Reproduce precisely the lines between the start of the data below and the line with "-- worst min-delay", both included.

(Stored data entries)
BEGIN

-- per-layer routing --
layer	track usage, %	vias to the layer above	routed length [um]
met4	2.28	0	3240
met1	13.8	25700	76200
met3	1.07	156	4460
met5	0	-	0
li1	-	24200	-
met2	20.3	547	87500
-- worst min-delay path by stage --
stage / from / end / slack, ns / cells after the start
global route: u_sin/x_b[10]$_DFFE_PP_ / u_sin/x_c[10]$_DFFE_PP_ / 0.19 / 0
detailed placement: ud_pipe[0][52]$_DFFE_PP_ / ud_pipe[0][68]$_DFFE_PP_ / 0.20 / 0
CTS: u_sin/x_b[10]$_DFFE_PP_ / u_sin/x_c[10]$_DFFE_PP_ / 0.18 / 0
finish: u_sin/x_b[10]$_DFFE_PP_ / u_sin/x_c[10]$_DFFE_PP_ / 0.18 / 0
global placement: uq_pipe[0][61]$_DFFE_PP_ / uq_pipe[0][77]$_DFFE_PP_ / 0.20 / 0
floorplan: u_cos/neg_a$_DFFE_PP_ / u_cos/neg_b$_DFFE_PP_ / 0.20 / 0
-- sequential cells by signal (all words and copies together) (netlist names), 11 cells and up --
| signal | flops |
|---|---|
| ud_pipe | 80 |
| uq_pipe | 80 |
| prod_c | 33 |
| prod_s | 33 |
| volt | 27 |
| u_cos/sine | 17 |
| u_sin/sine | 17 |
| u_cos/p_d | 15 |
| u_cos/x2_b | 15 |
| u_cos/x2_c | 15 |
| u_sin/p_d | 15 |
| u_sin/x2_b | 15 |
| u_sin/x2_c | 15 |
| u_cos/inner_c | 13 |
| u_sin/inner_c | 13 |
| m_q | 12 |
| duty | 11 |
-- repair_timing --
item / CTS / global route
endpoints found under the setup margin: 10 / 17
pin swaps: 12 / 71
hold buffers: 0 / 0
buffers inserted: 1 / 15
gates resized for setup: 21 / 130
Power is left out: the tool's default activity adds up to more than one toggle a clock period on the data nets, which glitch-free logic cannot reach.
### config.mk
export PLATFORM = sky130hd
export DESIGN_NAME = coalescent_tree_event_step_core
export DESIGN_NICKNAME = d
export VERILOG_FILES = /design/src/rtl/core/ctes_pkg.sv /design/src/rtl/core/ctes_ram.sv /design/src/rtl/core/ctes_alu.sv /design/src/rtl/core/ctes_ctrl.sv /design/src/rtl/core/coalescent_tree_event_step_core.sv
export VERILOG_INCLUDE_DIRS = /design/src /design/src/rtl/core
export SDC_FILE = /design/constraint.sdc
export NUM_CORES = 2
export LEC_CHECK = 0
export BUFFER_PORTS_ARGS = -buffer_cell sky130_fd_sc_hd__buf_2
export CAP_MARGIN = 10
export CORE_ASPECT_RATIO = 0.8
export CORE_MARGIN = 8
export CORE_UTILIZATION = 64
export DETAILED_ROUTE_END_ITERATION = 12
export GPL_TIMING_DRIVEN = 0
export PLACE_DENSITY = 0.81
export REMOVE_ABC_BUFFERS = 1
export SLEW_MARGIN = 10
export SYNTH_ARGS = -nofsm -noshare
export SYNTH_HDL_FRONTEND = slang
export SYNTH_SLANG_ARGS = --single-unit
### constraint.sdc
create_clock -name clk -period 15.9 [get_ports clk]
set_input_delay 3.18 -clock clk [delete_from_list [all_inputs] [get_ports clk]]
set_output_delay 3.18 -clock clk [all_outputs]
set_load 0.1 [all_outputs]
### src/rtl/core/coalescent_tree_event_step_core_defines.svh
// assertion macros shared by the coalescent tree event step rtl
`ifndef COALESCENT_TREE_EVENT_STEP_CORE_DEFINES_SVH
`define COALESCENT_TREE_EVENT_STEP_CORE_DEFINES_SVH

`ifndef NO_ASSERTIONS
`define CTES_ASSERT(lbl, prop, msg) \
  lbl: assert property (@(posedge clk) disable iff (!rst_n) prop) else $error(msg);
`define CTES_NEVER(lbl, expr, msg) \
  lbl: assert property (@(posedge clk) disable iff (!rst_n) !(expr)) else $error(msg);
`else
`define CTES_ASSERT(lbl, prop, msg)
`define CTES_NEVER(lbl, expr, msg)
`endif

`endif

### src/rtl/core/ctes_pkg.sv
// types, constants and codes of the coalescent tree event step core
package ctes_pkg;

  localparam int MAX_SAMPLE = 64;
  localparam int PATH_LEN   = 25;
  localparam int SEQ_AW     = $clog2(MAX_SAMPLE);
  localparam int CNT_W      = 7;
  localparam int MULT_W     = 7;
  localparam int PATH_W     = 5;
  localparam int ENT_W      = PATH_W + MULT_W;
  localparam int DRAW_W     = 15;
  localparam int THETA_W    = 16;
  localparam int SITE_W     = 12;
  localparam int OP_B_W     = 17;
  localparam int PROD_W     = DRAW_W + OP_B_W;
  localparam int FRAC_W     = 8;

  localparam int IN_TDATA_W  = 32;
  localparam int OUT_TDATA_W = 32;
  localparam int OUT_TUSER_W = 3;
  localparam int CFG_IDX_W   = 1;
  localparam int CFG_DATA_W  = 16;

  localparam logic [CNT_W-1:0]   SAMPLE_RESET = 7'd2;
  localparam logic [THETA_W-1:0] THETA_RESET  = 16'd256;
  localparam logic [ENT_W-1:0]   ENT_RESET    = {5'd1, 7'd2};

  typedef enum logic [CFG_IDX_W-1:0] {
    CFG_SAMPLE_SIZE = 1'b0,
    CFG_THETA_Q     = 1'b1
  } cfg_reg_t;

  typedef enum logic [2:0] {
    STAT_LINEAGE    = 3'd0,
    STAT_MUT_SINGLE = 3'd1,
    STAT_SPLIT      = 3'd2,
    STAT_COMPLETE   = 3'd3,
    STAT_PATH_FULL  = 3'd4,
    STAT_IGNORED    = 3'd5,
    STAT_RESTARTED  = 3'd6
  } status_t;

  typedef enum logic [1:0] {
    PH_RUN  = 2'd0,
    PH_DONE = 2'd1,
    PH_ERR  = 2'd2
  } phase_t;

  typedef enum logic [2:0] {
    S_IDLE,
    S_DECIDE,
    S_SCAN,
    S_CHECK,
    S_EVENT,
    S_SPLIT,
    S_EMIT
  } state_t;

  typedef struct packed {
    logic              mul_en;
    logic [DRAW_W-1:0] a;
    logic [OP_B_W-1:0] b;
    logic [CNT_W-1:0]  cmp_k;
    logic              cmp_scale;
  } alu_req_t;

  typedef struct packed {
    logic              we;
    logic [SEQ_AW-1:0] waddr;
    logic [ENT_W-1:0]  wdata;
    logic              re;
    logic [SEQ_AW-1:0] raddr;
  } ram_req_t;

  typedef struct packed {
    status_t           status;
    logic [SEQ_AW-1:0] seq_index;
    logic [SEQ_AW-1:0] new_seq_index;
    logic [SITE_W-1:0] site_number;
    logic [CNT_W-1:0]  lineages;
    logic              tree_done;
  } result_t;

endpackage

### src/rtl/core/ctes_ram.sv
// generic single write port ram with registered read
module ctes_ram #(
  parameter int WIDTH = 12,
  parameter int DEPTH = 64
) (
  input  logic                     clk,
  input  logic                     we,
  input  logic [$clog2(DEPTH)-1:0] waddr,
  input  logic [WIDTH-1:0]         wdata,
  input  logic                     re,
  input  logic [$clog2(DEPTH)-1:0] raddr,
  output logic [WIDTH-1:0]         rdata
);

  logic [WIDTH-1:0] mem_r [DEPTH];
  logic [WIDTH-1:0] rdata_r;

  always_ff @(posedge clk) begin
    if (we) begin
      mem_r[waddr] <= wdata;
    end
    if (re) begin
      rdata_r <= mem_r[raddr];
    end
  end

  assign rdata = rdata_r;

endmodule

### src/rtl/core/ctes_alu.sv
// shared multiply and scaled compare unit
module ctes_alu (
  input  logic              clk,
  input  ctes_pkg::alu_req_t req,
  output logic              gt
);
  import ctes_pkg::*;

  localparam int KV_W = CNT_W + DRAW_W;

  logic [PROD_W-1:0] prod_r;
  logic [PROD_W-1:0] prod_nxt;
  logic [KV_W-1:0]   kv;
  logic [PROD_W-1:0] bound;

  assign prod_nxt = PROD_W'(req.a) * PROD_W'(req.b);

  // full scale times k, optionally shifted into q8.8
  assign kv    = {req.cmp_k, {DRAW_W{1'b0}}} - KV_W'(req.cmp_k);
  assign bound = req.cmp_scale ? PROD_W'({kv, {FRAC_W{1'b0}}}) : PROD_W'(kv);
  assign gt    = prod_r > bound;

  always_ff @(posedge clk) begin
    if (req.mul_en) begin
      prod_r <= prod_nxt;
    end
  end

endmodule

### src/rtl/core/ctes_ctrl.sv
// sequencer and tree state of the coalescent tree event step core
`include "coalescent_tree_event_step_core_defines.svh"

module ctes_ctrl (
  input  logic                            clk,
  input  logic                            rst_n,
  input  logic                            in_valid,
  output logic                            in_ready,
  input  logic                            in_mode,
  input  logic [ctes_pkg::DRAW_W-1:0]     in_pick,
  input  logic [ctes_pkg::DRAW_W-1:0]     in_event,
  input  logic [ctes_pkg::CNT_W-1:0]      sample_size,
  input  logic [ctes_pkg::THETA_W-1:0]    theta_q,
  output ctes_pkg::alu_req_t              alu_req,
  input  logic                            alu_gt,
  output ctes_pkg::ram_req_t              ram_req,
  input  logic [ctes_pkg::ENT_W-1:0]      ram_rdata,
  output logic                            res_valid,
  input  logic                            res_ready,
  output ctes_pkg::result_t               res
);
  import ctes_pkg::*;

  state_t            state_r, state_nxt;
  logic              mode_r, mode_nxt;
  logic [DRAW_W-1:0] pick_r, pick_nxt;
  logic [DRAW_W-1:0] event_r, event_nxt;
  logic [SEQ_AW-1:0] j_r, j_nxt;
  logic [CNT_W-1:0]  sum_r, sum_nxt;
  logic [CNT_W-1:0]  lineage_r, lineage_nxt;
  logic [CNT_W-1:0]  seq_count_r, seq_count_nxt;
  logic [SITE_W-1:0] next_site_r, next_site_nxt;
  phase_t            phase_r, phase_nxt;
  logic              fresh0_r, fresh0_nxt;
  status_t           status_r, status_nxt;
  logic [SEQ_AW-1:0] made_r, made_nxt;
  logic [SITE_W-1:0] site_r, site_nxt;

  logic [ENT_W-1:0]  ent;
  logic [MULT_W-1:0] mult_cur;
  logic [PATH_W-1:0] path_cur;
  logic [CNT_W-1:0]  sum_add;
  logic [CNT_W-1:0]  j_inc;
  logic [CNT_W-1:0]  mm;
  logic [CNT_W-1:0]  n_cap;
  logic [OP_B_W-1:0] opb;
  logic              more;
  logic              path_full;
  logic              can_split;
  logic              grow;
  logic              early_stop;

  // entry 0 reads as its reset value until first written
  assign ent      = (fresh0_r && (j_r == '0)) ? ENT_RESET : ram_rdata;
  assign mult_cur = ent[MULT_W-1:0];
  assign path_cur = ent[ENT_W-1:MULT_W];

  assign sum_add    = sum_r + CNT_W'(mult_cur);
  assign j_inc      = CNT_W'(j_r) + CNT_W'(1);
  assign more       = alu_gt && (j_inc < seq_count_r);
  assign mm         = lineage_r - CNT_W'(1);
  assign n_cap      = (sample_size > CNT_W'(MAX_SAMPLE)) ? CNT_W'(MAX_SAMPLE) : sample_size;
  assign opb        = OP_B_W'({mm, {FRAC_W{1'b0}}}) + OP_B_W'(theta_q);
  assign path_full  = path_cur >= PATH_W'(PATH_LEN - 1);
  assign can_split  = (mult_cur != MULT_W'(1)) && (seq_count_r < CNT_W'(MAX_SAMPLE));
  assign grow       = lineage_r < n_cap;
  assign early_stop = mode_r || (phase_r != PH_RUN) || (lineage_r > n_cap);

  always_comb begin
    state_nxt = state_r;
    case (state_r)
      S_IDLE: begin
        if (in_valid) state_nxt = S_DECIDE;
      end
      S_DECIDE: begin
        state_nxt = early_stop ? S_EMIT : S_SCAN;
      end
      S_SCAN: begin
        if (!more) state_nxt = S_CHECK;
      end
      S_CHECK: begin
        state_nxt = path_full ? S_EMIT : S_EVENT;
      end
      S_EVENT: begin
        state_nxt = (alu_gt && can_split) ? S_SPLIT : S_EMIT;
      end
      S_SPLIT: begin
        state_nxt = S_EMIT;
      end
      S_EMIT: begin
        if (res_ready) state_nxt = S_IDLE;
      end
      default: begin
        state_nxt = S_IDLE;
      end
    endcase
  end

  always_comb begin
    in_ready  = 1'b0;
    res_valid = 1'b0;
    alu_req   = '0;
    ram_req   = '0;
    case (state_r)
      S_IDLE: begin
        in_ready = 1'b1;
      end
      S_DECIDE: begin
        alu_req.mul_en = 1'b1;
        alu_req.a      = pick_r;
        alu_req.b      = OP_B_W'(lineage_r);
        ram_req.re     = 1'b1;
        ram_req.raddr  = '0;
      end
      S_SCAN: begin
        alu_req.cmp_k = sum_add;
        ram_req.re    = more;
        ram_req.raddr = j_inc[SEQ_AW-1:0];
      end
      S_CHECK: begin
        alu_req.mul_en = 1'b1;
        alu_req.a      = event_r;
        alu_req.b      = opb;
      end
      S_EVENT: begin
        alu_req.cmp_k     = mm;
        alu_req.cmp_scale = 1'b1;
        if (alu_gt) begin
          ram_req.we = 1'b1;
          if (can_split) begin
            ram_req.waddr = seq_count_r[SEQ_AW-1:0];
            ram_req.wdata = {path_cur + PATH_W'(1), MULT_W'(1)};
          end else begin
            ram_req.waddr = j_r;
            ram_req.wdata = {path_cur + PATH_W'(1), mult_cur};
          end
        end else if (grow) begin
          ram_req.we    = 1'b1;
          ram_req.waddr = j_r;
          ram_req.wdata = {path_cur, mult_cur + MULT_W'(1)};
        end
      end
      S_SPLIT: begin
        ram_req.we    = 1'b1;
        ram_req.waddr = j_r;
        ram_req.wdata = {path_cur, mult_cur - MULT_W'(1)};
      end
      S_EMIT: begin
        res_valid = 1'b1;
      end
      default: begin
      end
    endcase
  end

  always_comb begin
    res.status        = status_r;
    res.seq_index     = j_r;
    res.new_seq_index = made_r;
    res.site_number   = site_r;
    res.lineages      = lineage_r;
    res.tree_done     = phase_r != PH_RUN;
  end

  always_comb begin
    mode_nxt      = mode_r;
    pick_nxt      = pick_r;
    event_nxt     = event_r;
    j_nxt         = j_r;
    sum_nxt       = sum_r;
    lineage_nxt   = lineage_r;
    seq_count_nxt = seq_count_r;
    next_site_nxt = next_site_r;
    phase_nxt     = phase_r;
    fresh0_nxt    = fresh0_r;
    status_nxt    = status_r;
    made_nxt      = made_r;
    site_nxt      = site_r;
    if (ram_req.we && (ram_req.waddr == '0)) fresh0_nxt = 1'b0;
    case (state_r)
      S_IDLE: begin
        if (in_valid) begin
          mode_nxt  = in_mode;
          pick_nxt  = in_pick;
          event_nxt = in_event;
        end
      end
      S_DECIDE: begin
        j_nxt    = '0;
        sum_nxt  = '0;
        made_nxt = '0;
        site_nxt = '0;
        if (mode_r) begin
          lineage_nxt   = CNT_W'(2);
          seq_count_nxt = CNT_W'(1);
          next_site_nxt = SITE_W'(1);
          phase_nxt     = PH_RUN;
          fresh0_nxt    = 1'b1;
          status_nxt    = STAT_RESTARTED;
        end else if (phase_r != PH_RUN) begin
          status_nxt = STAT_IGNORED;
        end else if (lineage_r > n_cap) begin
          phase_nxt  = PH_DONE;
          status_nxt = STAT_COMPLETE;
        end
      end
      S_SCAN: begin
        if (more) begin
          j_nxt   = j_inc[SEQ_AW-1:0];
          sum_nxt = sum_add;
        end
      end
      S_CHECK: begin
        if (path_full) begin
          phase_nxt  = PH_ERR;
          status_nxt = STAT_PATH_FULL;
        end
      end
      S_EVENT: begin
        if (alu_gt) begin
          site_nxt      = next_site_r;
          next_site_nxt = next_site_r + SITE_W'(1);
          if (can_split) begin
            made_nxt      = seq_count_r[SEQ_AW-1:0];
            seq_count_nxt = seq_count_r + CNT_W'(1);
            status_nxt    = STAT_SPLIT;
          end else begin
            status_nxt = STAT_MUT_SINGLE;
          end
        end else if (grow) begin
          lineage_nxt = lineage_r + CNT_W'(1);
          status_nxt  = STAT_LINEAGE;
        end else begin
          lineage_nxt = lineage_r + CNT_W'(1);
          phase_nxt   = PH_DONE;
          status_nxt  = STAT_COMPLETE;
        end
      end
      default: begin
      end
    endcase
  end

  always_ff @(posedge clk) begin
    if (!rst_n) begin
      state_r     <= S_IDLE;
      lineage_r   <= CNT_W'(2);
      seq_count_r <= CNT_W'(1);
      next_site_r <= SITE_W'(1);
      phase_r     <= PH_RUN;
      fresh0_r    <= 1'b1;
    end else begin
      state_r     <= state_nxt;
      lineage_r   <= lineage_nxt;
      seq_count_r <= seq_count_nxt;
      next_site_r <= next_site_nxt;
      phase_r     <= phase_nxt;
      fresh0_r    <= fresh0_nxt;
    end
  end

  always_ff @(posedge clk) begin
    mode_r   <= mode_nxt;
    pick_r   <= pick_nxt;
    event_r  <= event_nxt;
    j_r      <= j_nxt;
    sum_r    <= sum_nxt;
    status_r <= status_nxt;
    made_r   <= made_nxt;
    site_r   <= site_nxt;
  end

  `CTES_ASSERT(a_seq_count_range,
               (seq_count_r != '0) && (seq_count_r <= CNT_W'(MAX_SAMPLE)),
               "sequence count out of range")
  `CTES_ASSERT(a_scan_in_range,
               (state_r == S_SCAN) |-> (CNT_W'(j_r) < seq_count_r),
               "scan index beyond stored sequences")
  `CTES_ASSERT(a_res_held,
               (res_valid && !res_ready) |=> (res_valid && $stable(res)),
               "result lost while stalled")
  `CTES_ASSERT(a_write_states,
               ram_req.we |-> ((state_r == S_EVENT) || (state_r == S_SPLIT)),
               "memory written outside an update step")
  `CTES_NEVER(a_split_slot, (state_r == S_SPLIT) && (made_r == '0),
              "split wrote over the first sequence")

endmodule

### src/rtl/core/coalescent_tree_event_step_core.sv
// top level of the coalescent tree event step core
// One word in, one word out. A restart, or a draw that finds the tree stopped or the sample
// size already passed, goes from the decide step straight to its result.
// A draw walks up to k stored sequences (1 to 64) one memory entry per cycle, and one shared
// multiply and compare unit settles both the pick and the mutation test. The draw passes
// the decide, scan, check and event steps, skips the event step when the path is full and
// adds a split step for a split. The core takes no new word until the current one is
// finished, but a finished result waits in the output register without holding up the
// next word; a second result waits until that register is read. Configuration must be
// written through the cfg port while idle; the core itself does not enforce this.
module coalescent_tree_event_step_core (
  input  logic                                 clk,
  input  logic                                 rst_n,
  input  logic                                 in_tvalid,
  output logic                                 in_tready,
  // pick_draw [14:0], event_draw [29:15], zero [31:30]
  input  logic [ctes_pkg::IN_TDATA_W-1:0]      in_tdata,
  // mode [0]
  input  logic                                 in_tuser,
  output logic                                 out_tvalid,
  input  logic                                 out_tready,
  // seq_index [5:0], new_seq_index [11:6], site_number [23:12], lineages [30:24],
  // tree_done [31]
  output logic [ctes_pkg::OUT_TDATA_W-1:0]     out_tdata,
  // status [2:0]
  output logic [ctes_pkg::OUT_TUSER_W-1:0]     out_tuser,
  input  logic                                 cfg_valid,
  output logic                                 cfg_ready,
  input  logic [ctes_pkg::CFG_IDX_W-1:0]       cfg_index,
  input  logic [ctes_pkg::CFG_DATA_W-1:0]      cfg_data
);
  import ctes_pkg::*;

  logic [CNT_W-1:0]   sample_size_r, sample_size_nxt;
  logic [THETA_W-1:0] theta_q_r, theta_q_nxt;
  logic               out_valid_r, out_valid_nxt;
  result_t            out_res_r, out_res_nxt;

  alu_req_t           alu_req;
  logic               alu_gt;
  ram_req_t           ram_req;
  logic [ENT_W-1:0]   ram_rdata;
  logic               res_valid;
  logic               res_ready;
  result_t            res;

  assign cfg_ready = 1'b1;
  assign res_ready = !out_valid_r || out_tready;

  always_comb begin
    sample_size_nxt = sample_size_r;
    theta_q_nxt     = theta_q_r;
    if (cfg_valid) begin
      case (cfg_index)
        CFG_SAMPLE_SIZE: sample_size_nxt = cfg_data[CNT_W-1:0];
        CFG_THETA_Q:     theta_q_nxt     = cfg_data[THETA_W-1:0];
        default: begin
        end
      endcase
    end
  end

  always_comb begin
    out_valid_nxt = out_valid_r;
    out_res_nxt   = out_res_r;
    if (out_tready) out_valid_nxt = 1'b0;
    if (res_valid && res_ready) begin
      out_valid_nxt = 1'b1;
      out_res_nxt   = res;
    end
  end

  always_ff @(posedge clk) begin
    if (!rst_n) begin
      sample_size_r <= SAMPLE_RESET;
      theta_q_r     <= THETA_RESET;
      out_valid_r   <= 1'b0;
    end else begin
      sample_size_r <= sample_size_nxt;
      theta_q_r     <= theta_q_nxt;
      out_valid_r   <= out_valid_nxt;
    end
  end

  always_ff @(posedge clk) begin
    out_res_r <= out_res_nxt;
  end

  assign out_tvalid = out_valid_r;
  assign out_tuser  = out_res_r.status;
  assign out_tdata  = {out_res_r.tree_done, out_res_r.lineages, out_res_r.site_number,
                       out_res_r.new_seq_index, out_res_r.seq_index};

  ctes_ctrl u_ctrl (
    .clk         (clk),
    .rst_n       (rst_n),
    .in_valid    (in_tvalid),
    .in_ready    (in_tready),
    .in_mode     (in_tuser),
    .in_pick     (in_tdata[DRAW_W-1:0]),
    .in_event    (in_tdata[2*DRAW_W-1:DRAW_W]),
    .sample_size (sample_size_r),
    .theta_q     (theta_q_r),
    .alu_req     (alu_req),
    .alu_gt      (alu_gt),
    .ram_req     (ram_req),
    .ram_rdata   (ram_rdata),
    .res_valid   (res_valid),
    .res_ready   (res_ready),
    .res         (res)
  );

  ctes_alu u_alu (
    .clk (clk),
    .req (alu_req),
    .gt  (alu_gt)
  );

  ctes_ram #(
    .WIDTH (ENT_W),
    .DEPTH (MAX_SAMPLE)
  ) u_seq_ram (
    .clk   (clk),
    .we    (ram_req.we),
    .waddr (ram_req.waddr),
    .wdata (ram_req.wdata),
    .re    (ram_req.re),
    .raddr (ram_req.raddr),
    .rdata (ram_rdata)
  );

endmodule
==> out/results.ini <==
[min_path]
min_path_cells=0
hold_path.class=reg2reg

[clock_tree]
cts.clk_slew.worst_paths_ns=0.06
clk_latency_ns=0.68
postCtsResizedCells=0
hold_buffers=0
post_cts_buffers=0
clk_path_buf_depth=3
clock-sinks=968
h-tree-depth=3
clock-root-buffer=clkbuf_16
cts_tree=built
cts_buffers=91

[timing]
fin_crit_ns=11.56
worstMarginPinSlew_ns=1.33
hold_violations=0
slew_violations=0
timing.hold.ws_ns=0.418
post-route-period-util_pct=72.7
fmax_ghz=0.0865
finalSetupViolCount=0
rsz0062_at_grt=no
fin_worst_skew_ns=0.0301
slew-limit-headroom_pct=11.4

[place]
port-buffer-count=89
dp_hpwl_um=87400
place_congestion=0.981

[drt]
drt-met1-wl_um=51000
wirelength_um=130000
wl_met2_um=56000
dr_wl_met3_um=18400
drt_iter0_drc=5033
vias=33600
drc_errors=0
via_per_inst=6.67
topRoutingLayerUsed=met5
wl_per_cell_um=25.7
ant_nets=0
drtPass1Iterations=6

[synth]
synth_top_area_share_pct=55.2
ys_dominant_reg_cell=edfxtp_1
ys_types=102
yosys-top-cells-area=edfxtp_1 55%, fa_1 7.9%, ha_1 4.1%
syn_inst=3918
yosys_warnings=0
ys_ff_latch=968
syn_area_per_cell_um2=12.7
postSynth.asyncResetShare_pct=0
synth_edf_count=912
yosysSeqAreaShare_pct=57.4
syn_area_um2=49600
synth_top_cell_by_area=edfxtp_1

[floorplan]
die_h_um=265
core_area_um2=77000
die_x_um=327
row_count=91
initial_core_util_pct=64.5
num_io_pins=93
die_area_um2=86800

[grt]
grt_max_degree=93
grt-ovfl-total=0
grt_first_pass_wirelength_um=195000
grt_pass1_vias=32600
gr-usage-all-layers_pct=29.2
antenna_found_initial=7

[setup_path]
required_ns=16.17
end_kind=flop
cp-start-kind=flop
cp_slowest_stage_delay_ns=1.19
crit_type=reg2reg
ff2ff_path_depth=29
path_max_fanout=32
critPathSlowestCell=o32ai_1
worstPathArrival_ns=11.82

[finish]
final.fill_count=4902
areaGrowthSynthToFinish_pct=10.7
final_net_count=4353
register_area_um2=28500
layout_commonest_cell=edfxtp_1
drive_gt1_share_pct=12.4
multi_input_area_um2=19700
final_cell_mix=912 x edfxtp_1, 421 x nand2_1, 218 x a21oi_1

[power]
ir_drop_uv=168
power_uw=9450
p_per_area_nw_per_um2=172
power.leakage_uw=0.0201

[run_status]
status=completed

[run]
cap_violations=0

[layer usage]
layer,vias to the layer above,global-route usage (%)
met5,-,0
met4,10,9.05
met3,344,9.64
met2,2347,42.4
met1,16400,41.9
li1,14500,-
[cells in the mapped netlist, drive strengths merged, types with 15 or more instances]
cell type / instances
nand2: 425
xor2: 27
ha: 162
edfxtp: 912
inv: 219
a31oi: 40
nand3: 55
o211ai: 28
a311oi: 15
a21oi: 221
and2: 36
o221ai: 86
clkbuf: 179
and3: 63
or3: 18
nand4: 19
nor2b: 69
dfxtp: 56
nand2b: 23
a21boi: 27
o22ai: 24
a211oi: 77
mux2i: 112
fa: 195
nor2: 232
o21ai: 164
mux4: 23
mux2: 90
buf: 56
o311ai: 17
nor3: 64
xnor2: 49
[per-stage QoR]
step | setup TNS, ns | utilization [%] | area [um2] | instances | setup slack (ns)
floorplan | -227.28 | - | 48700 | 3683 | -3.55
finish | 0 | 71.4 | 55000 | 5033 | 4.34
CTS | 0 | 71.3 | 54900 | 5028 | 4.73
global route | 0 | 71.4 | 55000 | 5032 | 3.81
global placement | - | 65.5 | 50400 | 4795 | -18.93
detailed placement | 0 | 67.6 | 52000 | 4867 | 4.85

END

_RESULT OF THIS EXERCISE_:
-- per-layer routing --
layer	track usage, %	vias to the layer above	routed length [um]
met4	2.28	0	3240
met1	13.8	25700	76200
met3	1.07	156	4460
met5	0	-	0
li1	-	24200	-
met2	20.3	547	87500
-- worst min-delay path by stage --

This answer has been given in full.